[Items listed in a dataset]

[Start of section]

==> src/design/FetchTypes.sv <==
// Shared definitions for the instruction fetch subsystem
// Address and cache geometry, address and line types,
// page-table word layout and the fetch state enum
package FetchTypes;

    localparam int VirtualAddrWidth = 32;
    localparam int PhysicalAddrWidth = 24;
    localparam int PageOffsetWidth = 12;
    localparam int InsnSize = 4;

    localparam int LineWidth = 128;
    localparam int LineOffsetWidth = 4;
    localparam int ICacheIndexWidth = 4;
    localparam int ICacheTagWidth = 16;
    localparam int ICacheLines = 1 << ICacheIndexWidth;

    localparam int ITlbEntries = 4;
    localparam int ITlbIndexWidth = $clog2(ITlbEntries);

    localparam int VpnWidth = VirtualAddrWidth - PageOffsetWidth;
    localparam int PpnWidth = PhysicalAddrWidth - PageOffsetWidth;
    localparam int LineAddrWidth = PhysicalAddrWidth - LineOffsetWidth;

    // Page-table word layout, PPN in the low bits
    localparam int PteWidth = 32;
    localparam int PteSizeLog2 = 2;
    localparam int PteValidBit = 31;
    localparam int PteExecBit = 30;

    typedef logic [VirtualAddrWidth-1:0] vaddr_t;
    typedef logic [PhysicalAddrWidth-1:0] paddr_t;
    typedef logic [VpnWidth-1:0] vpn_t;
    typedef logic [PpnWidth-1:0] ppn_t;
    typedef logic [LineAddrWidth-1:0] lineAddr_t;
    typedef logic [LineWidth-1:0] line_t;
    typedef logic [ICacheIndexWidth-1:0] cacheIndex_t;
    typedef logic [ICacheTagWidth-1:0] cacheTag_t;
    typedef logic [PteWidth-1:0] pte_t;

    localparam vaddr_t InitialPc = 32'h0000_1000;

    typedef enum logic [1:0] {
        Fetch = 2'd0,
        RefillTlb = 2'd1,
        RefillCache = 2'd2
    } FetchState;

endpackage

==> src/design/MemReadIF.sv <==
// Line-wide memory read channel
// Requester holds readReq and addr until grant, readValue valid with grant
`timescale 1ns/1ps

interface MemReadIF;

    logic readReq;
    FetchTypes::lineAddr_t addr;
    logic grant;
    FetchTypes::line_t readValue;

    modport requester (
        output readReq,
        output addr,
        input grant,
        input readValue
    );

    modport memory (
        input readReq,
        input addr,
        output grant,
        output readValue
    );

endinterface

==> src/design/ITlb.sv <==
// Fully associative instruction TLB
// Registered vpn lookup, single-word PTE refill over the line port,
// round-robin replacement and single-cycle invalidate
`timescale 1ns/1ps

module ITlb (
    input logic clk,
    input logic rst,
    input FetchTypes::vpn_t lookupVpn,
    input logic lookupEnable,
    output logic hit,
    output logic fault,
    output FetchTypes::ppn_t ppn,
    input logic refillStart,
    input FetchTypes::vpn_t refillVpn,
    input FetchTypes::paddr_t ptBase,
    input logic invalidate,
    output logic refillDone,
    MemReadIF.requester mem
);
    logic [FetchTypes::ITlbEntries-1:0] entryValid;
    logic [FetchTypes::ITlbEntries-1:0] entryFault;
    FetchTypes::vpn_t entryVpn [FetchTypes::ITlbEntries];
    FetchTypes::ppn_t entryPpn [FetchTypes::ITlbEntries];

    logic [FetchTypes::ITlbIndexWidth-1:0] replacePtr;
    logic lookedUp;
    logic busy;
    logic fillNow;
    FetchTypes::vpn_t lookupVpnReg;
    FetchTypes::vpn_t refillVpnReg;
    FetchTypes::paddr_t pteAddr;
    logic [FetchTypes::LineOffsetWidth-FetchTypes::PteSizeLog2-1:0] wordSel;
    FetchTypes::pte_t pteWord;

    // Lookup against the vpn registered last cycle
    always_comb begin
        hit = 1'b0;
        fault = 1'b0;
        ppn = '0;
        for (int i = 0; i < FetchTypes::ITlbEntries; i++) begin
            if (entryValid[i] && entryVpn[i] == lookupVpnReg) begin
                hit = lookedUp;
                fault = entryFault[i];
                ppn = entryPpn[i];
            end
        end
    end

    // PTE word within the returned line
    always_comb begin
        wordSel = pteAddr[FetchTypes::LineOffsetWidth-1:FetchTypes::PteSizeLog2];
        pteWord = mem.readValue[wordSel*FetchTypes::PteWidth +: FetchTypes::PteWidth];
        fillNow = busy && mem.grant;
        mem.readReq = busy;
        mem.addr = pteAddr[FetchTypes::PhysicalAddrWidth-1:FetchTypes::LineOffsetWidth];
    end

    always_ff @(posedge clk) begin
        if (rst) begin
            lookedUp <= 1'b0;
            busy <= 1'b0;
            refillDone <= 1'b0;
            replacePtr <= '0;
            entryValid <= '0;
        end else begin
            lookedUp <= lookupEnable;
            refillDone <= fillNow;
            if (refillStart) begin
                busy <= 1'b1;
            end else if (fillNow) begin
                busy <= 1'b0;
            end
            if (invalidate) begin
                entryValid <= '0;
            end else if (fillNow) begin
                entryValid[replacePtr] <= 1'b1;
                replacePtr <= replacePtr + 1'b1;
            end
        end
    end

    always_ff @(posedge clk) begin
        if (lookupEnable) begin
            lookupVpnReg <= lookupVpn;
        end
        if (refillStart) begin
            refillVpnReg <= refillVpn;
            pteAddr <= ptBase + FetchTypes::paddr_t'({refillVpn, {FetchTypes::PteSizeLog2{1'b0}}});
        end
        if (fillNow) begin
            entryVpn[replacePtr] <= refillVpnReg;
            entryPpn[replacePtr] <= pteWord[FetchTypes::PpnWidth-1:0];
            // Invalid or non-executable page faults on every hit
            entryFault[replacePtr] <= !pteWord[FetchTypes::PteValidBit] ||
                !pteWord[FetchTypes::PteExecBit];
        end
    end

endmodule

==> src/design/ICacheArray.sv <==
// Direct-mapped instruction cache arrays
// Valid flops, tag and data arrays read at the registered index,
// line refill over the memory read port and single-cycle invalidate
`timescale 1ns/1ps

module ICacheArray (
    input logic clk,
    input logic rst,
    input FetchTypes::cacheIndex_t index,
    input FetchTypes::cacheTag_t lookupTag,
    output logic hit,
    output FetchTypes::line_t line,
    input logic refillStart,
    input FetchTypes::lineAddr_t refillAddr,
    input logic invalidate,
    output logic refillDone,
    MemReadIF.requester mem
);
    logic [FetchTypes::ICacheLines-1:0] validBits;
    FetchTypes::cacheTag_t tagArray [FetchTypes::ICacheLines];
    FetchTypes::line_t dataArray [FetchTypes::ICacheLines];

    FetchTypes::cacheIndex_t indexReg;
    FetchTypes::lineAddr_t refillAddrReg;
    FetchTypes::cacheIndex_t fillIndex;
    FetchTypes::cacheTag_t fillTag;
    logic busy;
    logic fillNow;

    always_comb begin
        hit = validBits[indexReg] && tagArray[indexReg] == lookupTag;
        line = dataArray[indexReg];
    end

    // Line address splits into tag and index
    always_comb begin
        fillIndex = refillAddrReg[FetchTypes::ICacheIndexWidth-1:0];
        fillTag = refillAddrReg[FetchTypes::LineAddrWidth-1:FetchTypes::ICacheIndexWidth];
        fillNow = busy && mem.grant;
        mem.readReq = busy;
        mem.addr = refillAddrReg;
    end

    always_ff @(posedge clk) begin
        if (rst) begin
            busy <= 1'b0;
            refillDone <= 1'b0;
            validBits <= '0;
        end else begin
            refillDone <= fillNow;
            if (refillStart) begin
                busy <= 1'b1;
            end else if (fillNow) begin
                busy <= 1'b0;
            end
            if (invalidate) begin
                validBits <= '0;
            end else if (fillNow) begin
                validBits[fillIndex] <= 1'b1;
            end
        end
    end

    always_ff @(posedge clk) begin
        indexReg <= index;
        if (refillStart) begin
            refillAddrReg <= refillAddr;
        end
        if (fillNow) begin
            tagArray[fillIndex] <= fillTag;
            dataArray[fillIndex] <= mem.readValue;
        end
    end

endmodule

==> src/design/FetchControl.sv <==
// Fetch control
// Program counter, fetch FSM, TLB and cache hit combination,
// refill start and routing of the shared memory read port,
// deferred invalidate during refills
`timescale 1ns/1ps

module FetchControl (
    input logic clk,
    input logic rst,
    input logic redirect,
    input FetchTypes::vaddr_t redirectPc,
    input logic stall,
    input logic invalidateReq,
    output FetchTypes::vpn_t tlbLookupVpn,
    output logic tlbLookupEnable,
    input logic tlbHit,
    input logic tlbFault,
    input FetchTypes::ppn_t tlbPpn,
    output logic tlbRefillStart,
    output FetchTypes::vpn_t tlbRefillVpn,
    input logic tlbRefillDone,
    output FetchTypes::cacheIndex_t cacheIndex,
    output FetchTypes::cacheTag_t cacheLookupTag,
    input logic cacheHit,
    input FetchTypes::line_t cacheLine,
    output logic cacheRefillStart,
    output FetchTypes::lineAddr_t cacheRefillAddr,
    input logic cacheRefillDone,
    MemReadIF.memory tlbMem,
    MemReadIF.memory cacheMem,
    output logic memReadReq,
    output FetchTypes::lineAddr_t memAddr,
    input logic memGrant,
    input FetchTypes::line_t memReadValue,
    output logic fetchValid,
    output logic fetchFault,
    output FetchTypes::vaddr_t fetchPc,
    output FetchTypes::line_t fetchLine,
    output logic invalidate
);
    FetchTypes::FetchState state;
    FetchTypes::FetchState nextState;
    FetchTypes::vaddr_t pcReg;
    FetchTypes::vaddr_t nextPc;
    FetchTypes::paddr_t physPc;
    logic lookupValid;
    logic lookupActive;
    logic pendingInvalidate;
    logic refillFinishing;

    // Hit and miss combination for the pc looked up last cycle
    always_comb begin
        physPc = {tlbPpn, pcReg[FetchTypes::PageOffsetWidth-1:0]};
        lookupActive = state == FetchTypes::Fetch && lookupValid && !redirect;
        fetchValid = lookupActive && tlbHit && (tlbFault || cacheHit);
        fetchFault = lookupActive && tlbHit && tlbFault;
        fetchPc = pcReg;
        fetchLine = cacheLine;

        // TLB refill takes priority over cache refill
        tlbRefillStart = lookupActive && !tlbHit;
        tlbRefillVpn = pcReg[FetchTypes::VirtualAddrWidth-1:FetchTypes::PageOffsetWidth];
        cacheRefillStart = lookupActive && tlbHit && !tlbFault && !cacheHit;
        cacheRefillAddr = physPc[FetchTypes::PhysicalAddrWidth-1:FetchTypes::LineOffsetWidth];
        cacheLookupTag = physPc[FetchTypes::PhysicalAddrWidth-1:
            FetchTypes::LineOffsetWidth+FetchTypes::ICacheIndexWidth];
    end

    always_comb begin
        if (redirect) begin
            nextPc = redirectPc;
        end else if (fetchValid && !stall) begin
            nextPc = pcReg + FetchTypes::InsnSize;
        end else begin
            nextPc = pcReg;
        end
    end

    always_comb begin
        case (state)
            FetchTypes::RefillTlb: begin
                nextState = tlbRefillDone ? FetchTypes::Fetch : FetchTypes::RefillTlb;
            end
            FetchTypes::RefillCache: begin
                nextState = cacheRefillDone ? FetchTypes::Fetch : FetchTypes::RefillCache;
            end
            default: begin
                if (tlbRefillStart) begin
                    nextState = FetchTypes::RefillTlb;
                end else if (cacheRefillStart) begin
                    nextState = FetchTypes::RefillCache;
                end else begin
                    nextState = FetchTypes::Fetch;
                end
            end
        endcase
    end

    // Next lookup, index bits lie inside the page offset
    always_comb begin
        tlbLookupVpn = nextPc[FetchTypes::VirtualAddrWidth-1:FetchTypes::PageOffsetWidth];
        tlbLookupEnable = nextState == FetchTypes::Fetch;
        cacheIndex = nextPc[FetchTypes::LineOffsetWidth+FetchTypes::ICacheIndexWidth-1:
            FetchTypes::LineOffsetWidth];
    end

    // Invalidate at once in Fetch, otherwise when the refill ends
    always_comb begin
        refillFinishing = (state == FetchTypes::RefillTlb && tlbRefillDone) ||
            (state == FetchTypes::RefillCache && cacheRefillDone);
        if (state == FetchTypes::Fetch) begin
            invalidate = invalidateReq;
        end else begin
            invalidate = refillFinishing && (pendingInvalidate || invalidateReq);
        end
    end

    // Shared memory port follows the state
    always_comb begin
        tlbMem.readValue = memReadValue;
        cacheMem.readValue = memReadValue;
        tlbMem.grant = state == FetchTypes::RefillTlb && memGrant;
        cacheMem.grant = state == FetchTypes::RefillCache && memGrant;
        case (state)
            FetchTypes::RefillTlb: begin
                memReadReq = tlbMem.readReq;
                memAddr = tlbMem.addr;
            end
            FetchTypes::RefillCache: begin
                memReadReq = cacheMem.readReq;
                memAddr = cacheMem.addr;
            end
            default: begin
                memReadReq = 1'b0;
                memAddr = cacheMem.addr;
            end
        endcase
    end

    always_ff @(posedge clk) begin
        if (rst) begin
            state <= FetchTypes::Fetch;
            pcReg <= FetchTypes::InitialPc;
            lookupValid <= 1'b0;
            pendingInvalidate <= 1'b0;
        end else begin
            state <= nextState;
            pcReg <= nextPc;
            lookupValid <= tlbLookupEnable;
            pendingInvalidate <= state != FetchTypes::Fetch && !refillFinishing &&
                (pendingInvalidate || invalidateReq);
        end
    end

endmodule

==> src/design/FetchTop.sv <==
// Instruction fetch subsystem top level
// TLB, cache arrays and fetch control joined by two memory read channels
`timescale 1ns/1ps

module FetchTop (
    input logic clk,
    input logic rst,
    input logic redirect,
    input FetchTypes::vaddr_t redirectPc,
    input logic stall,
    input logic invalidate,
    input FetchTypes::paddr_t ptBase,
    output logic memReadReq,
    output FetchTypes::lineAddr_t memAddr,
    input logic memGrant,
    input FetchTypes::line_t memReadValue,
    output logic fetchValid,
    output logic fetchFault,
    output FetchTypes::vaddr_t fetchPc,
    output FetchTypes::line_t fetchLine
);
    FetchTypes::vpn_t tlbLookupVpn;
    logic tlbLookupEnable;
    logic tlbHit;
    logic tlbFault;
    FetchTypes::ppn_t tlbPpn;
    logic tlbRefillStart;
    FetchTypes::vpn_t tlbRefillVpn;
    logic tlbRefillDone;

    FetchTypes::cacheIndex_t cacheIndex;
    FetchTypes::cacheTag_t cacheLookupTag;
    logic cacheHit;
    FetchTypes::line_t cacheLine;
    logic cacheRefillStart;
    FetchTypes::lineAddr_t cacheRefillAddr;
    logic cacheRefillDone;

    logic arrayInvalidate;

    MemReadIF tlbMem ();
    MemReadIF cacheMem ();

    ITlb tlb (
        .clk,
        .rst,
        .lookupVpn(tlbLookupVpn),
        .lookupEnable(tlbLookupEnable),
        .hit(tlbHit),
        .fault(tlbFault),
        .ppn(tlbPpn),
        .refillStart(tlbRefillStart),
        .refillVpn(tlbRefillVpn),
        .ptBase,
        .invalidate(arrayInvalidate),
        .refillDone(tlbRefillDone),
        .mem(tlbMem.requester)
    );

    ICacheArray cache (
        .clk,
        .rst,
        .index(cacheIndex),
        .lookupTag(cacheLookupTag),
        .hit(cacheHit),
        .line(cacheLine),
        .refillStart(cacheRefillStart),
        .refillAddr(cacheRefillAddr),
        .invalidate(arrayInvalidate),
        .refillDone(cacheRefillDone),
        .mem(cacheMem.requester)
    );

    FetchControl control (
        .clk,
        .rst,
        .redirect,
        .redirectPc,
        .stall,
        .invalidateReq(invalidate),
        .tlbLookupVpn,
        .tlbLookupEnable,
        .tlbHit,
        .tlbFault,
        .tlbPpn,
        .tlbRefillStart,
        .tlbRefillVpn,
        .tlbRefillDone,
        .cacheIndex,
        .cacheLookupTag,
        .cacheHit,
        .cacheLine,
        .cacheRefillStart,
        .cacheRefillAddr,
        .cacheRefillDone,
        .tlbMem(tlbMem.memory),
        .cacheMem(cacheMem.memory),
        .memReadReq,
        .memAddr,
        .memGrant,
        .memReadValue,
        .fetchValid,
        .fetchFault,
        .fetchPc,
        .fetchLine,
        .invalidate(arrayInvalidate)
    );

endmodule

==> config.mk <==
export PLATFORM = sky130hd
export DESIGN_NAME = FetchTop
export DESIGN_NICKNAME = d
export VERILOG_FILES = /design/src/design/FetchTypes.sv /design/src/design/MemReadIF.sv /design/src/design/ITlb.sv /design/src/design/ICacheArray.sv /design/src/design/FetchControl.sv /design/src/design/FetchTop.sv
export SDC_FILE = /design/constraint.sdc
export NUM_CORES = 2
export LEC_CHECK = 0
export ABC_AREA = 1
export BUFFER_PORTS_ARGS = -buffer_cell sky130_fd_sc_hd__buf_2
export CORE_UTILIZATION = 50
export CTS_CLUSTER_DIAMETER = 150
export DETAILED_ROUTE_END_ITERATION = 8
export HOLD_SLACK_MARGIN = 0.02
export PLACE_DENSITY_LB_ADDON = 0.15
export SLEW_MARGIN = 20
export SYNTH_ARGS = -nofsm -noshare
export SYNTH_HDL_FRONTEND = slang
export SYNTH_HIERARCHICAL = 1
export SYNTH_SLANG_ARGS = --single-unit
==> constraint.sdc <==
create_clock -name clk -period 10.7 [get_ports clk]
set_input_delay 0.535 -clock clk [delete_from_list [all_inputs] [get_ports clk]]
set_output_delay 0.535 -clock clk [all_outputs]
set_load 0.05 [all_outputs]
# Word level (Yosys, flattened, before mapping)

Memory sizes are Yosys's and may differ from the RTL's. A register that Yosys moved wholly into a read port is not among the register bits.
Index checks and enable logic that the tools add are counted.

Flip-flop bits (word level): 154
Bits in writable memories: 2,432
Input port bits: 190
Output and inout bits: 183
Word-level logic and storage cells: 123
Memories kept: 4

$add $sub $neg: 3
Magnitude comparators: 5
Eq/ne operators: 7
Shift operators: 1
Multiplexer cells: 37
Bitwise logic cells: 3
Reductions and logical operators: 45

Memory list:

| memory          | depth | bits a word | read ports | clocked after memory_dff | write ports | RTL line          | source |
|---|---|---|---|---|---|---|---|
| cache.dataArray | 16    | 128         | 1          | 1                        | 1           | ICacheArray.sv:21 | `FetchTypes::line_t dataArray [FetchTypes::ICacheLines];` |
| cache.tagArray  | 16    | 16          | 1          | 1                        | 1           | ICacheArray.sv:20 | `FetchTypes::cacheTag_t tagArray [FetchTypes::ICacheLines];` |
| tlb.entryVpn    | 4     | 20          | 4          | 0                        | 1           | ITlb.sv:23        | `FetchTypes::vpn_t entryVpn [FetchTypes::ITlbEntries];` |
| tlb.entryPpn    | 4     | 12          | 4          | 0                        | 1           | ITlb.sv:24        | `FetchTypes::ppn_t entryPpn [FetchTypes::ITlbEntries];` |

Operator list:

| cell                  | count |
|---|---|
| $shiftx 128x8->32     | 1 |
| $eq 20x20->1          | 4 |
| $mux 32               | 2 |
| $mux 12               | 4 |
| $add 32x3->32 const B | 1 |
| $logic_and 1x1->1     | 25 |
| $add 24x22->24        | 1 |
| $mux 1                | 21 |
| $mux 20               | 1 |
| $eq 16x16->1          | 1 |
| $or 16x16->16         | 1 |
| $lt 4x5->1 const B    | 2 |
| $logic_not 1->1       | 8 |
| $reduce_bool 2->1     | 4 |
| $mux 2                | 3 |
| $bmux 1 s4            | 1 |
| $bwmux 4              | 1 |
| $demux 1 s4           | 1 |
| $ge 4x1->1 const B    | 1 |
| $logic_not 2->1       | 2 |
| $logic_or 1x1->1      | 4 |
| $or 4x4->4            | 1 |
| $pmux 2 s2            | 1 |
| $lt 2x3->1 const B    | 1 |
| other kinds (9)       | 9 |

# Depth between registers and ports, before layout

An unclocked memory read counts as a cell.

Depth after elaboration: 15
Mapped depth: 31
Gate-level depth less buffers: 28

# Modules after synthesis

The synthesis kept the hierarchy.

By module, submodules not included:

| module       | instances | cells an instance | area an instance (um^2) | seq. area each (um^2) |
|---|---|---|---|---|
| ICacheArray  | 1         | 6,568             | 90,659.4                | 70,227.4 |
| ITlb         | 1         | 950               | 9,743.1                 | 6,005.8 |
| FetchControl | 1         | 935               | 6,243.5                 | 720.7 |

# Least setup slack after synthesis

OpenSTA, ideal clock, no wires.

Path type: register to register
Start: register control.state[0]
End: memory cache/dataArray[12][0] in the netlist's numbering, enable pin
Setup time: 0.650 ns
Data arrival time: 6.995 ns
Data required time: 10.050 ns
Setup slack: 3.055 ns
Cell stages (with the launch flop): 9
Buffers on the path: 0
Clock period less this slack: 7.645 ns
Path through: dfxtp_1 inv_1 ha_1 nand2_1 inv_1 nand2_1 nor3_1 inv_1 nor2_1

Longest elaborated chain between the ends: 5

RTL lines:

| element                      | RTL line            | source |
|---|---|---|
| from (decl)                  | FetchControl.sv:41  | `FetchTypes::FetchState state;` |
| from (signal assigned)       | FetchControl.sv:142 | `state <= FetchTypes::Fetch;` |
| from (signal assigned)       | FetchControl.sv:147 | `state <= nextState;` |
| $eq 2x2->1                   | FetchControl.sv:123 | `cacheMem.grant = state == FetchTypes::RefillCache && memGrant;` |
| $logic_and 1x1->1            | FetchControl.sv:123 |  |
| named net cacheMem.grant     | MemReadIF.sv:9      | `logic grant;` |
| $logic_and 1x1->1            | ICacheArray.sv:39   | `fillNow = busy && mem.grant;` |
| $mux 1                       | ICacheArray.sv:69   | `if (fillNow) begin` |
| $mux 1 (implied by the code) | ICacheArray.sv:71   | `dataArray[fillIndex] <= mem.readValue;` |
| to (decl)                    | ICacheArray.sv:21   |  |

The timed path passes the listed nets, and every way through them passes these cells.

[End of section]

_TASK OBJECTIVE_
If a line in the records contains the word "PpnWidth", copy it out.

_OUTPUT OF THE EXERCISE_
    localparam int PpnWidth = PhysicalAddrWidth - PageOffsetWidth;
    typedef logic [PpnWidth-1:0] ppn_t;
            entryPpn[replacePtr] <= pteWord[FetchTypes::PpnWidth-1:0];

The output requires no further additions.